■ TASK REQUIREMENTS
Give back the full material exactly. Omit no line.
*-*-*
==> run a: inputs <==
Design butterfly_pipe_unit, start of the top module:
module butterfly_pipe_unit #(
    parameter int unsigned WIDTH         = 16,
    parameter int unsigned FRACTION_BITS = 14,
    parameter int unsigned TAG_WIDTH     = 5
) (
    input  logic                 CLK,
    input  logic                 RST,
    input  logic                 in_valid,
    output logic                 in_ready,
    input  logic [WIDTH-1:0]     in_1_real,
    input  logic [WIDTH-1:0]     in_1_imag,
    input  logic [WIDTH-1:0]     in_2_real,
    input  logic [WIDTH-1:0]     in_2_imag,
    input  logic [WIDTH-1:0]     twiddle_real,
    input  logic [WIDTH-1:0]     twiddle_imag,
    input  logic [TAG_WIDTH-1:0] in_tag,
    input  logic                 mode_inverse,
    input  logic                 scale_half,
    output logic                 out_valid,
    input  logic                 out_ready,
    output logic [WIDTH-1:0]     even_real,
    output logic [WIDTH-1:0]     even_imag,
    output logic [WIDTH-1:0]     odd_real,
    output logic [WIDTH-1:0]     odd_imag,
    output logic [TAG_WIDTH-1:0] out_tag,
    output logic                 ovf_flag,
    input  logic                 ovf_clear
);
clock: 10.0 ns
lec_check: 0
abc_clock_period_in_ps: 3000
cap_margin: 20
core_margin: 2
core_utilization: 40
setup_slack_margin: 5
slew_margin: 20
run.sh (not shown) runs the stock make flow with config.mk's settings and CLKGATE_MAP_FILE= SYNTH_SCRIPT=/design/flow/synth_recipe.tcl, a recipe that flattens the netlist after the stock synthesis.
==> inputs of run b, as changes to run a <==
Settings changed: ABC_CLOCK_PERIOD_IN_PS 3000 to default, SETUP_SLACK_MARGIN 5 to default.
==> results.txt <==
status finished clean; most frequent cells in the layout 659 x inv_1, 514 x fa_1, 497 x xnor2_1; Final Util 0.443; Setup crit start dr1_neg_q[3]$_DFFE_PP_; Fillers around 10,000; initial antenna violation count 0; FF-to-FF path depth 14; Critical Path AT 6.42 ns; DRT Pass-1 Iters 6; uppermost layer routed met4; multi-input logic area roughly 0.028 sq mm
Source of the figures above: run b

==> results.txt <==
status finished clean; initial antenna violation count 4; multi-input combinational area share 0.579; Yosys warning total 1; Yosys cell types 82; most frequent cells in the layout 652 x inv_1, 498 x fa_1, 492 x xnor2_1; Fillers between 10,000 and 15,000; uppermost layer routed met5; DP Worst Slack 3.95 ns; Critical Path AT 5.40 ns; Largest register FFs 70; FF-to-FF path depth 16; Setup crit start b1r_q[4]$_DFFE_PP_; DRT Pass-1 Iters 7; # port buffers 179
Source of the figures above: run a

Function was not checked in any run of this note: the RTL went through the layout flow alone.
*-*-*
■ REPLY
==> run a: inputs <==
Design butterfly_pipe_unit, start of the top module:
module butterfly_pipe_unit #(
    parameter int unsigned WIDTH         = 16,
    parameter int unsigned FRACTION_BITS = 14,
    parameter int unsigned TAG_WIDTH     = 5
) (
    input  logic                 CLK,
    input  logic                 RST,
    input  logic                 in_valid,
    output logic                 in_ready,
    input  logic [WIDTH-1:0]     in_1_real,
    input  logic [WIDTH-1:0]     in_1_imag,
    input  logic [WIDTH-1:0]     in_2_real,
    input  logic [WIDTH-1:0]     in_2_imag,
    input  logic [WIDTH-1:0]     twiddle_real,
    input  logic [WIDTH-1:0]     twiddle_imag,
    input  logic [TAG_WIDTH-1:0] in_tag,
    input  logic                 mode_inverse,
    input  logic                 scale_half,
    output logic                 out_valid,
    input  logic                 out_ready,
    output logic [WIDTH-1:0]     even_real,
    output logic [WIDTH-1:0]     even_imag,
    output logic [WIDTH-1:0]     odd_real,
    output logic [WIDTH-1:0]     odd_imag,
    output logic [TAG_WIDTH-1:0] out_tag,
    output logic                 ovf_flag,
    input  logic                 ovf_clear
);
clock: 10.0 ns
lec_check: 0
abc_clock_period_in_ps: 3000
cap_margin: 20
core_margin: 2
core_utilization: 40
setup_slack_margin: 5
slew_margin: 20
run.sh (not shown) runs the stock make flow with config.mk's settings and CLKGATE_MAP_FILE= SYNTH_SCRIPT=/design/flow/synth_recipe.tcl, a recipe that flattens the netlist after the stock synthesis.
==> inputs of run b, as changes to run a <==
Settings changed: ABC_CLOCK_PERIOD_IN_PS 3000 to default, SETUP_SLACK_MARGIN 5 to default.
==> results.txt <==
status finished clean; most frequent cells in the layout 659 x inv_1, 514 x fa_1, 497 x xnor2_1; Final Util 0.443; Setup crit start dr1_neg_q[3]$_DFFE_PP_; Fillers around 10,000; initial antenna violation count 0; FF-to-FF path depth 14; Critical Path AT 6.42 ns; DRT Pass-1 Iters 6; uppermost layer routed met4; multi-input logic area roughly 0.028 sq mm
Source of the figures above: run b

==> results.txt <==
status finished clean; initial antenna violation count 4; multi-input combinational area share 0.579; Yosys warning total 1; Yosys cell types 82; most frequent cells in the layout 652 x inv_1, 498 x fa_1, 492 x xnor2_1; Fillers between 10,000 and 15,000; uppermost layer routed met5; DP Worst Slack 3.95 ns; Critical Path AT 5.40 ns; Largest register FFs 70; FF-to-FF path depth 16; Setup crit start b1r_q[4]$_DFFE_PP_; DRT Pass-1 Iters 7; # port buffers 179
Source of the figures above: run a

Function was not checked in any run of this note: the RTL went through the layout flow alone.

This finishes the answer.